China is watching this shift warily. Its Foreign Ministry has repeatedly declared the China–Pakistan bond to be an “iron-clad” friendship, but Beijing’s unease is palpable. Editorials in Global Times and statements from President Xi have emphasized the need for “strategic clarity and loyalty” in partnerships—thinly veiled messaging aimed at Islamabad as it walks a tightrope between two rival superpowers.
A New Axis in South Asian Security
The launch of ELTX is not just an economic venture. It marks a turning point in the geopolitics of the Indo-Pacific—where Israel becomes a key enabler of India’s rise as a regional security hegemon, and India becomes the industrial engine for one of the most battle-hardened and tech-driven defense ecosystems on Earth.

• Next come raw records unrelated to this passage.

Background: an optimization exercise with open tools, aiming at small area, a short achievable clock period and few clock cycles per item. Do not read the settings as production practice. The RTL was checked by simulation tests, not by an equivalence proof against the original design. Power figures rest on the tool's default switching activity, not on a simulated workload.

$ cat design/flow/design.v
`timescale 1ns / 1ps
module MD5(
    input clk,
    input rst_n,
    input hash_en,
    input rst_en,
    input w_en,
    input [2:0] w_addr,
    input [63:0] w_data,
    input r_addr,
    output wire [63:0] r_data,
    output wire hash_rdy
);
    wire [31:0] F_bcd;
    wire [31:0] G_bcd;
    wire [31:0] H_bcd;
    wire [31:0] I_bcd;
    wire [31:0] f_sum;
    reg [31:0] f;
    reg [3:0] g;
    reg [1:0] state;
    reg [31:0] A;
    reg [31:0] B;
    reg [31:0] C;
    reg [31:0] D;
    reg [5:0] cnt;
    reg [31:0] M [15:0];
    reg [31:0] hash [3:0];
    integer i;
    localparam IDLE = 2'b00;
    localparam COMPUTE = 2'b01;
    localparam ADD = 2'b10;
    function [31:0] k;
        input [5:0] idx;
        begin
            case (idx)
                6'd0:  k = 32'hd76aa478; 6'd1:  k = 32'he8c7b756; 6'd2:  k = 32'h242070db; 6'd3:  k = 32'hc1bdceee;
                6'd4:  k = 32'hf57c0faf; 6'd5:  k = 32'h4787c62a; 6'd6:  k = 32'ha8304613; 6'd7:  k = 32'hfd469501;
                6'd8:  k = 32'h698098d8; 6'd9:  k = 32'h8b44f7af; 6'd10: k = 32'hffff5bb1; 6'd11: k = 32'h895cd7be;
                6'd12: k = 32'h6b901122; 6'd13: k = 32'hfd987193; 6'd14: k = 32'ha679438e; 6'd15: k = 32'h49b40821;
                6'd16: k = 32'hf61e2562; 6'd17: k = 32'hc040b340; 6'd18: k = 32'h265e5a51; 6'd19: k = 32'he9b6c7aa;
                6'd20: k = 32'hd62f105d; 6'd21: k = 32'h02441453; 6'd22: k = 32'hd8a1e681; 6'd23: k = 32'he7d3fbc8;
                6'd24: k = 32'h21e1cde6; 6'd25: k = 32'hc33707d6; 6'd26: k = 32'hf4d50d87; 6'd27: k = 32'h455a14ed;
                6'd28: k = 32'ha9e3e905; 6'd29: k = 32'hfcefa3f8; 6'd30: k = 32'h676f02d9; 6'd31: k = 32'h8d2a4c8a;
                6'd32: k = 32'hfffa3942; 6'd33: k = 32'h8771f681; 6'd34: k = 32'h6d9d6122; 6'd35: k = 32'hfde5380c;
                6'd36: k = 32'ha4beea44; 6'd37: k = 32'h4bdecfa9; 6'd38: k = 32'hf6bb4b60; 6'd39: k = 32'hbebfbc70;
                6'd40: k = 32'h289b7ec6; 6'd41: k = 32'heaa127fa; 6'd42: k = 32'hd4ef3085; 6'd43: k = 32'h04881d05;
                6'd44: k = 32'hd9d4d039; 6'd45: k = 32'he6db99e5; 6'd46: k = 32'h1fa27cf8; 6'd47: k = 32'hc4ac5665;
                6'd48: k = 32'hf4292244; 6'd49: k = 32'h432aff97; 6'd50: k = 32'hab9423a7; 6'd51: k = 32'hfc93a039;
                6'd52: k = 32'h655b59c3; 6'd53: k = 32'h8f0ccc92; 6'd54: k = 32'hffeff47d; 6'd55: k = 32'h85845dd1;
                6'd56: k = 32'h6fa87e4f; 6'd57: k = 32'hfe2ce6e0; 6'd58: k = 32'ha3014314; 6'd59: k = 32'h4e0811a1;
                6'd60: k = 32'hf7537e82; 6'd61: k = 32'hbd3af235; 6'd62: k = 32'h2ad7d2bb; default: k = 32'heb86d391;
            endcase
        end
    endfunction
    function [4:0] s;
        input [5:0] idx;
        begin
            case ({idx[5:4], idx[1:0]})
                4'b0000: s = 5'd7;  4'b0001: s = 5'd12; 4'b0010: s = 5'd17; 4'b0011: s = 5'd22;
                4'b0100: s = 5'd5;  4'b0101: s = 5'd9;  4'b0110: s = 5'd14; 4'b0111: s = 5'd20;
                4'b1000: s = 5'd4;  4'b1001: s = 5'd11; 4'b1010: s = 5'd16; 4'b1011: s = 5'd23;
                4'b1100: s = 5'd6;  4'b1101: s = 5'd10; 4'b1110: s = 5'd15; default: s = 5'd21;
            endcase
        end
    endfunction
    always @ (posedge clk, negedge rst_n) begin
        if (~rst_n) begin
            state <= IDLE;
            cnt <= 6'b000000;
            for (i = 0; i < 16; i = i + 1)
                M[i] <= 32'd0;
            hash[3] <= 32'h67452301;
            hash[2] <= 32'hefcdab89;
            hash[1] <= 32'h98badcfe;
            hash[0] <= 32'h10325476;
            A <= 0;
            B <= 0;
            C <= 0;
            D <= 0;
        end
        else begin
            case(state)
                IDLE:
                begin
                    if (w_en) begin
                        {M[{w_addr, 1'b1}], M[{w_addr, 1'b0}]} <= {w_data[7:0], w_data[15:8], w_data[23:16], w_data[31:24], w_data[39:32], w_data[47:40], w_data[55:48], w_data[63:56]};
                    end
                    if (hash_en) begin
                        state <= COMPUTE;
                        A <= rst_en ? 32'h67452301 : hash[3];
                        B <= rst_en ? 32'hefcdab89 : hash[2];
                        C <= rst_en ? 32'h98badcfe : hash[1];
                        D <= rst_en ? 32'h10325476 : hash[0];
                        if (rst_en) begin
                            hash[3] <= 32'h67452301;
                            hash[2] <= 32'hefcdab89;
                            hash[1] <= 32'h98badcfe;
                            hash[0] <= 32'h10325476;
                        end
                    end
                end
                COMPUTE:
                begin
                    cnt <= cnt + 1;
                    if (cnt == 63) begin
                        state <= ADD;
                    end
                    A <= D;
                    D <= C;
                    C <= B;
                    B <= B + ((f_sum << s(cnt)) | (f_sum >> (32 - s(cnt))));  
                end
                ADD:
                begin
                    state <= IDLE;
                    hash[3] <= A + hash[3];
                    hash[2] <= B + hash[2];
                    hash[1] <= C + hash[1];
                    hash[0] <= D + hash[0];
                end
                default:
                    state <= IDLE;
            endcase
        end
    end
    assign F_bcd = ((B & C) | ((~B) & D));
    assign G_bcd = ((B & D) | (C & (~D)));
    assign H_bcd = (B ^ C ^ D);
    assign I_bcd = (C ^ (B | (~D)));
    always @ (*) begin
        if (cnt < 16) begin
            f = F_bcd;
            g = cnt;
        end
        else if (cnt < 32) begin
            f = G_bcd;
            g = 5 * cnt + 1;
        end
        else if (cnt < 48) begin
            f = H_bcd;
            g = 3 * cnt + 5;
        end
        else begin
            f = I_bcd;
            g = 7 * cnt;
        end
    end
    assign f_sum = (f + A + k(cnt) + M[g]);
    assign hash_rdy = (state == IDLE);
    assign r_data = r_addr ? {hash[3], hash[2]} : {hash[1], hash[0]};
endmodule
$ cat design/flow/run.sh
#!/bin/bash
# synth_recipe.tcl (not shown) runs the flow's synth.tcl, then flattens the netlist and writes it again
# the make line also repeats each setting of config.mk as NAME=value (left out here)
make -C /OpenROAD-flow-scripts/flow DESIGN_CONFIG=/design/flow/config.mk WORK_HOME=/design/flow/orfs CLKGATE_MAP_FILE= SYNTH_SCRIPT=/design/flow/synth_recipe.tcl finish
$ cat design/flow/config.mk
export PLATFORM = sky130hd
export DESIGN_NAME = MD5
export DESIGN_NICKNAME = MD5
export VERILOG_FILES = /design/flow/design.v
export SDC_FILE = /design/flow/constraint.sdc
export NUM_CORES = 4
export LEC_CHECK = 0
export CAP_MARGIN = 20
export CORE_MARGIN = 2
export CORE_UTILIZATION = 40
export SLEW_MARGIN = 20
$ cat design/flow/constraint.sdc
create_clock -name core_clock -period 12.0 [get_ports {clk}]
set_input_delay 2.4000 -clock core_clock [delete_from_list [all_inputs] [get_ports {clk}]]
set_output_delay 2.4000 -clock core_clock [all_outputs]
set_load 0.01 [all_outputs]
==> run_summary.xml <==
<?xml version="1.0" encoding="UTF-8"?>
<metrics>
  <group name="die">
    <metric name="die_h" unit="µm">367</metric>
    <metric name="placeableCoreArea" unit="µm²">131000</metric>
    <metric name="total_die_area" unit="µm²">135000</metric>
    <metric name="starting_utilization_of_the_core_area" unit="%">40.2</metric>
    <metric name="std_cell_rows" unit="">133</metric>
    <metric name="design.portCount" unit="">138</metric>
    <metric name="dieWidth" unit="µm">367</metric>
  </group>
  <group name="setup_path">
    <metric name="arrival_time_worst_endpoint" unit="ps">11830</metric>
    <metric name="startpoint" unit="">cnt[0]</metric>
    <metric name="critical_path.max_fanout" unit="">39</metric>
    <metric name="path_common_cell" unit="">a21oi_1</metric>
    <metric name="buffer_and_inverter_count_on_the_worst_path" unit="">4</metric>
    <metric name="worst_reg2reg_path_endpoint" unit="">B[26]</metric>
    <metric name="worst-endpoint-required" unit="ps">12540</metric>
    <metric name="worstRegToRegCells" unit="">40</metric>
    <metric name="crit_path_max_incr_delay" unit="ps">680</metric>
    <metric name="critPathLaunchType" unit="">register</metric>
    <metric name="crit_path_end_kind" unit="">register</metric>
    <metric name="crit_slowest_cell" unit="">nor2_4</metric>
    <metric name="critical_path.endpoint" unit="">B[26]</metric>
    <metric name="timing.critical_path.max_delay_family" unit="">compound AO/OA/AOI/OAI gates</metric>
    <metric name="crit_path_depth" unit="">40</metric>
    <metric name="worst-setup-path-type" unit="">reg -&gt; reg</metric>
    <metric name="r2r_start" unit="">cnt[0]</metric>
    <metric name="ff2ff_setup_slack" unit="ps">710</metric>
  </group>
  <group name="timing">
    <metric name="tightest_slew" unit="ps">1150</metric>
    <metric name="fmax" unit="MHz">88.6</metric>
    <metric name="report.final.slew_viol_count" unit="">0</metric>
    <metric name="final-hold-violation-count" unit="">0</metric>
    <metric name="finalSetupViolations" unit="">0</metric>
    <metric name="max-slew-margin-rel" unit="%">22.9</metric>
    <metric name="clock_skew" unit="ps">72.4</metric>
    <metric name="setup_total_negative_slack" unit="ps">0</metric>
    <metric name="timing.final.crit_period" unit="ps">11290</metric>
    <metric name="layout_worst_path_cycle_share" unit="%">94.1</metric>
    <metric name="rsz0062_at_grt" unit="">no</metric>
  </group>
  <group name="pwr">
    <metric name="p_per_area" unit="nW/µm²">96.8</metric>
    <metric name="cellLeakagePower" unit="nW">26.6</metric>
    <metric name="vdd_drop_max" unit="µV">118</metric>
  </group>
  <group name="run">
    <metric name="max_cap_check_violation_count" unit="">0</metric>
  </group>
  <group name="place">
    <metric name="dpl-instance-area" unit="µm²">56200</metric>
    <metric name="port_buffers" unit="">137</metric>
    <metric name="replace_congestion" unit="">1.00</metric>
    <metric name="detailedPlacementHpwl" unit="mm">142</metric>
  </group>
  <group name="route">
    <metric name="detailedRoute.firstIterationViolations" unit="">4629</metric>
    <metric name="wl" unit="mm">202</metric>
    <metric name="drt-pass1-iter-count" unit="">7</metric>
    <metric name="num_vias" unit="">45800</metric>
    <metric name="drt-vias-per-instance" unit="">6.25</metric>
    <metric name="detail_route.wl_per_cell" unit="µm">27.6</metric>
    <metric name="postRouteAntennaNets" unit="">0</metric>
    <metric name="drc_errors" unit="">0</metric>
  </group>
  <group name="synth">
    <metric name="synth_sequential_area_ratio" unit="%">36.9</metric>
    <metric name="mappedNetlistArea" unit="µm²">52800</metric>
    <metric name="syn_avg_cell_area" unit="µm²">9.60</metric>
    <metric name="ff_latch_count_synth" unit="">776</metric>
    <metric name="synth-edff-count" unit="">0</metric>
    <metric name="mappedNetlistNets" unit="">5875</metric>
    <metric name="ys_async_sr_fraction" unit="%">100</metric>
    <metric name="synthFlopType" unit="">dfrtp_1</metric>
    <metric name="syn-instance-count" unit="">5505</metric>
    <metric name="synthDistinctLibCells" unit="">96</metric>
    <metric name="yosysWarnings" unit="">3</metric>
  </group>
  <group name="cells_and_area">
    <metric name="finish.net_count" unit="">5873</metric>
    <metric name="sequential_cell_area" unit="µm²">19500</metric>
    <metric name="final_layout_size_suffix_gt1_share" unit="%">18.9</metric>
    <metric name="finalInstanceArea" unit="µm²">59600</metric>
    <metric name="mostFrequentLayoutCell" unit="">dfrtp_1</metric>
    <metric name="mostFrequentLayoutCells" unit="">708 x dfrtp_1, 587 x mux2_2, 435 x o21ai_0, 422 x nand2_1, 411 x a21oi_1</metric>
    <metric name="n_fill_cell" unit="">12400</metric>
    <metric name="multi_input_comb_area" unit="µm²">31700</metric>
    <metric name="syn_to_final_growth" unit="%">12.7</metric>
  </group>
  <group name="global_route">
    <metric name="antenna_found_initial" unit="">11</metric>
    <metric name="grt_pass1_wl" unit="mm">300</metric>
    <metric name="grt_start_max_net_pins" unit="">165</metric>
    <metric name="vias_in_the_first_global_route" unit="">44500</metric>
    <metric name="grt_usage" unit="%">29.4</metric>
    <metric name="globalRoute.totalOverflow" unit="">0</metric>
  </group>
  <group name="clocking">
    <metric name="clkSinkCount" unit="">776</metric>
    <metric name="postCtsHoldBufs" unit="">0</metric>
    <metric name="clock_tree_from_tritoncts" unit="">yes</metric>
    <metric name="cts.root.buffer_cell" unit="">clkbuf_16</metric>
    <metric name="ctsHtreeMaxLevel" unit="">3</metric>
    <metric name="worstSkewPairLatency" unit="ps">740</metric>
    <metric name="total_cts_buffers" unit="">90</metric>
    <metric name="cts.path.max_buffers" unit="">3</metric>
    <metric name="clk_pin_slew" unit="ps">60</metric>
  </group>
  <group name="hold_path">
    <metric name="min-delay-path-class" unit="">reg -&gt; reg</metric>
  </group>
  <group name="run_status">
    <metric name="run_status" unit="">complete, no violations</metric>
  </group>
</metrics>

In the shadows of an unpredictable US administration and a more assertive China, India and Israel are building something autonomous, durable, and deeply strategic. And the radar arrays they’re developing won’t just spot missiles, they will likely reshape alignments across South Asia, West Asia, and beyond.
India’s partnership with Israel through ELTX is not just a business arrangement, it is a declaration of strategic direction. It signals India’s willingness to invest massively in next-generation warfare, space-based defences, AI-enhanced radars, and layered missile interception, even as conventional tensions with Pakistan flare and shadow wars with China deepen.
Yet, Israel’s recent experience shows that no defense system is foolproof, and the battlefield is evolving faster than technology can mature. India may achieve localized air superiority or surveillance dominance, but it risks over-militarizing its posture at a time when diplomacy with both adversaries is deteriorating.
Meanwhile, China and Pakistan are not idle. They are quietly, and jointly, crafting a counter-architecture that mirrors India’s ambitions and seeks to neutralize its qualitative edge through volume, asymmetry, and dual-use innovation.
What we are witnessing is not just an arms race, but a technological chess match over who will define the rules of engagement in South Asia’s airspace and outer space in the decades to come.
The question is not whether India is investing enough in its defense dream — but whether this dream, in the face of two nuclear-armed and technologically agile adversaries, is becoming a trap of overreach.